SSL error handling

[winstonma]

Daniel, I think the browser is getting better and better.

I currently faced an issue. I read the online article Hands on Review of the Hisense A9 4G E INK Android 11 Smartphone but I am having trouble viewing the content using einkbro. When I tried another browser it is working normally.

I tried the website on my eink device as well as my tablet and got the same behavior. Please take a look and let me know how I could got problem fixed. Thanks a lot.

[plateaukao]

Hi, @winstonma
I can read the article without any issues on latest version (9.1.0).

May I know how did you get the web link? If it's something you searched on google, and it is listed on top of the link results; these links may be with google ad redirection, that will be identified as advertisement.

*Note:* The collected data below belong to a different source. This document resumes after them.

File: config.mk
export PLATFORM = sky130hd
export DESIGN_NAME = pbr_mul
export DESIGN_NICKNAME = d
export VERILOG_FILES = /design/src/pbr_mul.sv
export SDC_FILE = /design/constraint.sdc
export NUM_CORES = 2
export LEC_CHECK = 0
export BUFFER_PORTS_ARGS = -buffer_cell sky130_fd_sc_hd__buf_2
export CORE_MARGIN = 2
export CORE_UTILIZATION = 45
export DETAILED_ROUTE_END_ITERATION = 16
export PLACE_DENSITY = 0.69
export SYNTH_ARGS = -nofsm -noshare
export SYNTH_HDL_FRONTEND = slang
export SYNTH_SLANG_ARGS = --single-unit
File: constraint.sdc
create_clock -name clk -period 16.4 [get_ports clk]
set_input_delay 2.46 -clock clk [delete_from_list [all_inputs] [get_ports clk]]
set_output_delay 2.46 -clock clk [all_outputs]
set_load 0.01 [all_outputs]
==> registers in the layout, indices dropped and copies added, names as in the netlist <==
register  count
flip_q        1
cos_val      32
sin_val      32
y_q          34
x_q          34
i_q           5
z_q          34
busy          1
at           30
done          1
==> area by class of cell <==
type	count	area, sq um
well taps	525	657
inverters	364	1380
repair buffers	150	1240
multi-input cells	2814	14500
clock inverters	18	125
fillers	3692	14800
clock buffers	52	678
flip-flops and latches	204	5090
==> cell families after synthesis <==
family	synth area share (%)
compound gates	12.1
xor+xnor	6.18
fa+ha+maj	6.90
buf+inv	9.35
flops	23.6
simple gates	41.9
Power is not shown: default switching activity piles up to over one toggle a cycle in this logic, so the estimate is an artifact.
File: config.mk
export PLATFORM = sky130hd
export DESIGN_NAME = permutation_parity_unit
export DESIGN_NICKNAME = d
export VERILOG_FILES = /design/src/ppu_pkg.sv /design/src/permutation_parity_unit.sv /design/src/ppu_ram.sv /design/src/ppu_load.sv /design/src/ppu_walk.sv
export SDC_FILE = /design/constraint.sdc
export NUM_CORES = 1
export LEC_CHECK = 0
export ABC_AREA = 1
export BUFFER_PORTS_ARGS = -buffer_cell sky130_fd_sc_hd__buf_2
export CAP_MARGIN = 20
export CORE_MARGIN = 2
export CORE_UTILIZATION = 50
export DETAILED_ROUTE_END_ITERATION = 12
export PLACE_DENSITY = 0.73
export RECOVER_POWER = 25
export SYNTH_ARGS = -nofsm -noshare
export SYNTH_HDL_FRONTEND = slang
export SYNTH_HIERARCHICAL = 1
export SYNTH_SLANG_ARGS = --single-unit
File: constraint.sdc
create_clock -name clk -period 2.09 [get_ports clk]
set_input_delay 0.209 -clock clk [delete_from_list [all_inputs] [get_ports clk]]
set_output_delay 0.209 -clock clk [all_outputs]
set_load 0.02 [all_outputs]
**src/rtl/core/sha256_pkg.sv**
```systemverilog
`default_nettype none
// ----------------------------------------------------------------------------
// SHA-256 package
// Round constants, initial hash values and the engine state type.
// ----------------------------------------------------------------------------
package sha256_pkg;

    typedef enum logic [2:0] {
        ST_IDLE,
        ST_LOAD,
        ST_ROUND,
        ST_FOLD,
        ST_PAD,
        ST_EMIT
    } t_state;

    localparam logic [31:0] ROUND_K [64] = '{
        32'h428a2f98, 32'h71374491, 32'hb5c0fbcf, 32'he9b5dba5,
        32'h3956c25b, 32'h59f111f1, 32'h923f82a4, 32'hab1c5ed5,
        32'hd807aa98, 32'h12835b01, 32'h243185be, 32'h550c7dc3,
        32'h72be5d74, 32'h80deb1fe, 32'h9bdc06a7, 32'hc19bf174,
        32'he49b69c1, 32'hefbe4786, 32'h0fc19dc6, 32'h240ca1cc,
        32'h2de92c6f, 32'h4a7484aa, 32'h5cb0a9dc, 32'h76f988da,
        32'h983e5152, 32'ha831c66d, 32'hb00327c8, 32'hbf597fc7,
        32'hc6e00bf3, 32'hd5a79147, 32'h06ca6351, 32'h14292967,
        32'h27b70a85, 32'h2e1b2138, 32'h4d2c6dfc, 32'h53380d13,
        32'h650a7354, 32'h766a0abb, 32'h81c2c92e, 32'h92722c85,
        32'ha2bfe8a1, 32'ha81a664b, 32'hc24b8b70, 32'hc76c51a3,
        32'hd192e819, 32'hd6990624, 32'hf40e3585, 32'h106aa070,
        32'h19a4c116, 32'h1e376c08, 32'h2748774c, 32'h34b0bcb5,
        32'h391c0cb3, 32'h4ed8aa4a, 32'h5b9cca4f, 32'h682e6ff3,
        32'h748f82ee, 32'h78a5636f, 32'h84c87814, 32'h8cc70208,
        32'h90befffa, 32'ha4506ceb, 32'hbef9a3f7, 32'hc67178f2
    };

    localparam logic [31:0] INIT_H [8] = '{
        32'h6a09e667, 32'hbb67ae85, 32'h3c6ef372, 32'ha54ff53a,
        32'h510e527f, 32'h9b05688c, 32'h1f83d9ab, 32'h5be0cd19
    };

    localparam logic [5:0] LEN_POS = 6'd56;
    localparam logic [7:0] PAD_BYTE = 8'h80;

endpackage
`default_nettype wire

```
**src/rtl/core/sha256_hash_engine.sv**
```systemverilog
`default_nettype none
// ----------------------------------------------------------------------------
// SHA-256 hash engine
// Byte-stream SHA-256 with padding and an eight-word digest output.
// ----------------------------------------------------------------------------
// A byte transaction that does not complete a block leaves the engine idle and
// ready. The 64th byte of a block starts a compression: the sixteen schedule
// words are loaded from the byte memory (one byte a cycle, through a registered
// read), 64 rounds run at one round per cycle with the schedule in a 16-word
// shift line, and the eight working words are folded into the chaining value
// before the next transaction is accepted. A last transaction writes the
// padding one byte a cycle from the first free position to the end of the
// block and compresses it; when the pad byte lands at position 56 or later a
// second padding block and a second compression follow before the eight
// digest words are offered. The next transaction is accepted the cycle after
// the final word has been taken. Bytes sit in a 64-entry memory.
module sha256_hash_engine (
    input  wire logic        i_clk,
    input  wire logic        i_rst_n,
    input  wire logic        i_valid,
    output logic             o_ready,
    input  wire logic [7:0]  i_msg_byte,
    input  wire logic        i_has_data,
    input  wire logic        i_last,
    output logic             o_valid,
    input  wire logic        i_ready,
    output logic [31:0]      o_digest_word,
    output logic             o_word_last
);
    import sha256_pkg::*;

    t_state r_state, n_state;

    logic [7:0]  r_blk [64];
    logic [7:0]  r_blk_q;
    logic        blk_we;
    logic [5:0]  blk_wa, blk_ra;
    logic [7:0]  blk_wd;

    logic [31:0] r_h [8];
    logic [31:0] r_v [8];
    logic [31:0] r_sh [16];
    logic [5:0]  r_fill;
    logic [63:0] r_bits;
    logic [6:0]  r_cnt;
    logic [5:0]  r_pos;
    logic [23:0] r_word;
    logic        r_tail;
    logic        r_mark;
    logic        r_lenblk;

    logic        acc;
    logic [5:0]  pad_start;
    logic [5:0]  len_idx;
    logic [63:0] len_sh;
    logic [31:0] w_cur, s0, s1, t1, t2, e, a;
    logic [5:0]  rnd;

    function automatic logic [31:0] rotr(input logic [31:0] x, input int n);
        rotr = (x >> n) | (x << (32 - n));
    endfunction

    // Byte memory.
    always_ff @(posedge i_clk) begin
        if (blk_we) r_blk[blk_wa] <= blk_wd;
        r_blk_q <= r_blk[blk_ra];
    end

    assign acc = i_valid && o_ready;
    assign o_ready = (r_state == ST_IDLE);
    assign rnd = r_cnt[5:0];
    assign pad_start = i_has_data ? r_fill + 6'd1 : r_fill;
    // Length bytes go out most significant first from position 56.
    assign len_idx = 6'd63 - r_pos;
    assign len_sh = r_bits >> {len_idx[2:0], 3'b000};

    // Tap 0 holds W[t] up to round 15, then W[t-16] with W[t-1] in tap 15.
    always_comb begin
        s0 = rotr(r_sh[1], 7) ^ rotr(r_sh[1], 18) ^ (r_sh[1] >> 3);
        s1 = rotr(r_sh[14], 17) ^ rotr(r_sh[14], 19) ^ (r_sh[14] >> 10);
        w_cur = (rnd < 6'd16) ? r_sh[0] : (r_sh[0] + s0 + r_sh[9] + s1);
        e = r_v[4];
        a = r_v[0];
        t1 = r_v[7] + (rotr(e, 6) ^ rotr(e, 11) ^ rotr(e, 25))
             + ((e & r_v[5]) ^ (~e & r_v[6])) + ROUND_K[rnd] + w_cur;
        t2 = (rotr(a, 2) ^ rotr(a, 13) ^ rotr(a, 22))
             + ((a & r_v[1]) ^ (a & r_v[2]) ^ (r_v[1] & r_v[2]));
    end

    always_comb begin
        n_state = r_state;
        blk_we = 1'b0;
        blk_wa = r_fill;
        blk_wd = i_msg_byte;
        blk_ra = r_cnt[5:0];
        case (r_state)
            ST_IDLE: begin
                if (acc && i_has_data) blk_we = 1'b1;
                if (acc && i_has_data && r_fill == 6'd63) n_state = ST_LOAD;
                else if (acc && i_last) n_state = ST_PAD;
            end
            ST_PAD: begin
                blk_we = 1'b1;
                blk_wa = r_pos;
                if (r_mark) blk_wd = PAD_BYTE;
                else if (r_lenblk && r_pos >= LEN_POS) blk_wd = len_sh[7:0];
                else blk_wd = 8'h00;
                if (r_pos == 6'd63) n_state = ST_LOAD;
            end
            ST_LOAD: begin
                if (r_cnt == 7'd64) n_state = ST_ROUND;
            end
            ST_ROUND: begin
                if (r_cnt == 7'd63) n_state = ST_FOLD;
            end
            ST_FOLD: begin
                if (r_cnt == 7'd7) begin
                    if (r_tail && r_lenblk) n_state = ST_EMIT;
                    else if (r_tail) n_state = ST_PAD;
                    else n_state = ST_IDLE;
                end
            end
            ST_EMIT: begin
                if (i_ready && r_cnt == 7'd7) n_state = ST_IDLE;
            end
            default: n_state = ST_IDLE;
        endcase
    end

    assign o_valid = (r_state == ST_EMIT);
    assign o_digest_word = r_h[r_cnt[2:0]];
    assign o_word_last = (r_cnt[2:0] == 3'd7);

    always_ff @(posedge i_clk) begin
        if (!i_rst_n) r_state <= ST_IDLE;
        else r_state <= n_state;
    end

    // r_mark: the 0x80 byte still has to be placed at the start of the pad.
    // r_lenblk: the block being padded or compressed carries the length.
    always_ff @(posedge i_clk) begin
        if (!i_rst_n) begin
            r_fill <= '0;
            r_bits <= '0;
            r_cnt <= '0;
            r_pos <= '0;
            r_tail <= 1'b0;
            r_mark <= 1'b0;
            r_lenblk <= 1'b0;
            for (int i = 0; i < 8; i++) r_h[i] <= INIT_H[i];
        end else begin
            case (r_state)
                ST_IDLE: begin
                    r_cnt <= '0;
                    if (acc) begin
                        r_tail <= i_last;
                        r_mark <= i_last;
                        r_pos <= pad_start;
                        r_lenblk <= !(i_has_data && r_fill == 6'd63)
                                    && (pad_start < LEN_POS);
                        if (i_has_data) begin
                            r_fill <= r_fill + 6'd1;
                            r_bits <= r_bits + 64'd8;
                        end
                    end
                end
                ST_PAD: begin
                    r_pos <= r_pos + 6'd1;
                    r_mark <= 1'b0;
                end
                ST_LOAD: begin
                    // Bytes arrive in the cycle after their address.
                    if (r_cnt != 7'd0) begin
                        r_word <= {r_word[15:0], r_blk_q};
                        if (r_cnt[1:0] == 2'd0) begin
                            for (int i = 0; i < 15; i++) r_sh[i] <= r_sh[i+1];
                            r_sh[15] <= {r_word, r_blk_q};
                        end
                    end
                    if (r_cnt == 7'd64) begin
                        r_cnt <= '0;
                        for (int i = 0; i < 8; i++) r_v[i] <= r_h[i];
                    end else begin
                        r_cnt <= r_cnt + 7'd1;
                    end
                end
                ST_ROUND: begin
                    for (int i = 0; i < 15; i++) r_sh[i] <= r_sh[i+1];
                    r_sh[15] <= w_cur;
                    r_v[7] <= r_v[6]; r_v[6] <= r_v[5]; r_v[5] <= r_v[4];
                    r_v[4] <= r_v[3] + t1;
                    r_v[3] <= r_v[2]; r_v[2] <= r_v[1]; r_v[1] <= r_v[0];
                    r_v[0] <= t1 + t2;
                    if (r_cnt == 7'd63) r_cnt <= '0;
                    else r_cnt <= r_cnt + 7'd1;
                end
                ST_FOLD: begin
                    r_h[r_cnt[2:0]] <= r_h[r_cnt[2:0]] + r_v[r_cnt[2:0]];
                    if (r_cnt == 7'd7) begin
                        r_cnt <= '0;
                        r_fill <= '0;
                        r_pos <= '0;
                        // A further pad block always ends with the length.
                        r_lenblk <= 1'b1;
                    end else begin
                        r_cnt <= r_cnt + 7'd1;
                    end
                end
                ST_EMIT: begin
                    if (i_ready) begin
                        if (r_cnt == 7'd7) begin
                            r_cnt <= '0;
                            r_tail <= 1'b0;
                            r_fill <= '0;
                            r_bits <= '0;
                            for (int i = 0; i < 8; i++) r_h[i] <= INIT_H[i];
                        end else begin
                            r_cnt <= r_cnt + 7'd1;
                        end
                    end
                end
                default: ;
            endcase
        end
    end

    a_ready_idle: assert property (@(posedge i_clk) disable iff (!i_rst_n)
        o_ready |-> !o_valid) else $error("ready while digest pending");
    a_emit_end: assert property (@(posedge i_clk) disable iff (!i_rst_n)
        (o_valid && i_ready && o_word_last) |=> o_ready)
        else $error("engine not idle after final word");
    a_word_order: assert property (@(posedge i_clk) disable iff (!i_rst_n)
        (o_valid && i_ready && !o_word_last) |=> o_valid)
        else $error("digest words interrupted");

endmodule
`default_nettype wire
```
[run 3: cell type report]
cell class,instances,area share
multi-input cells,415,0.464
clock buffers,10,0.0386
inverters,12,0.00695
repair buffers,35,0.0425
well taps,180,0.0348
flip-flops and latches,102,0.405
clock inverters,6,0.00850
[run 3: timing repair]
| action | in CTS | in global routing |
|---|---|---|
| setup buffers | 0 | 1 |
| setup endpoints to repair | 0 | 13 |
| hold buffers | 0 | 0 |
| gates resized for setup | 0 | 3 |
File: config.mk
export PLATFORM = sky130hd
export DESIGN_NAME = kath_ram
export DESIGN_NICKNAME = d
export VERILOG_FILES = /design/src/hdl/keyed_account_table_with_history_assert.svh /design/src/hdl/kath_ram.sv
export SDC_FILE = /design/constraint.sdc
export NUM_CORES = 1
export LEC_CHECK = 0
export ABC_AREA = 1
export BUFFER_PORTS_ARGS = -buffer_cell sky130_fd_sc_hd__buf_4
export CAP_MARGIN = 20
export CORE_MARGIN = 8
export CORE_UTILIZATION = 40
export DETAILED_ROUTE_END_ITERATION = 16
export GPL_TIMING_DRIVEN = 0
export PLACE_DENSITY = 0.54
export SLEW_MARGIN = 10
export SYNTH_ARGS = -nofsm -noshare
export SYNTH_HDL_FRONTEND = slang
export SYNTH_SLANG_ARGS = --single-unit
File: constraint.sdc
create_clock -name clk -period 1.05 [get_ports clk]
set_input_delay 0.21 -clock clk [delete_from_list [all_inputs] [get_ports clk]]
set_output_delay 0.21 -clock clk [all_outputs]
set_load 0.01 [all_outputs]
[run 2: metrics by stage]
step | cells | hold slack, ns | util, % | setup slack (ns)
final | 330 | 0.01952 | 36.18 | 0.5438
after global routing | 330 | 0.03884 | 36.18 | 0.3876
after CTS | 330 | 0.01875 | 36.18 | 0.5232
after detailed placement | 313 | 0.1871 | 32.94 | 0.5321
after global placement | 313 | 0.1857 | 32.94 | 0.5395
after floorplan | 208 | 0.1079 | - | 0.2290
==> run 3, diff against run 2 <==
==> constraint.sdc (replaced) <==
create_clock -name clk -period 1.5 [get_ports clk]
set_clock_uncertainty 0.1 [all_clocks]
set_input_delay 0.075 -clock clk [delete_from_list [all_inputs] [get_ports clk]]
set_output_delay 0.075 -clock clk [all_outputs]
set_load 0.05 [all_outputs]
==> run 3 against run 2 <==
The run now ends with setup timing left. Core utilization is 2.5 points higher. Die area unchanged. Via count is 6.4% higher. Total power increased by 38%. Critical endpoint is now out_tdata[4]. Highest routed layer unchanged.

Also, in addition to that url, is it possible to access other links on goodreader? for example: https://goodereader.com/blog/reviews

[winstonma]

Sorry I think I should highlight few things

1. I am using Pihole on my router so it would block ads using host file, of coz I subscribed to other list as well. After disabling the Pihole I can view the page again. As a reference I can view the webpage using other browsers when Pihole is enabled.
2. This problem is not v9.1 specific, it also happens to v9.0. I didn't check anything before.
3. I couldn't access the review page as well

[plateaukao]

May I know what's the error message on the screen? Also, since I don't know the underlying mechanism of Pihole, you may need to check logs from Pihole and see if something goes wrong when EinkBro tries to access that web site.

[winstonma]

Pihole blocks ad server access via the host file (exactly same as Adaway in Android). Also the Pihole log only log what's go through and what's get blocked. Like the image below:

Actually I think this is the full test case and first of all your device need to be rooted

1. Download Adaway apk and install Adaway
2. Open Adaway, and add addition adlist (Energized Basic)
3. Open https://goodereader.com/blog/reviews using einkbro

Then I got empty webpage like the screenshot below:

[winstonma]

If you don't mind I could install a debug version of einkbro and it could capture more info.

[plateaukao]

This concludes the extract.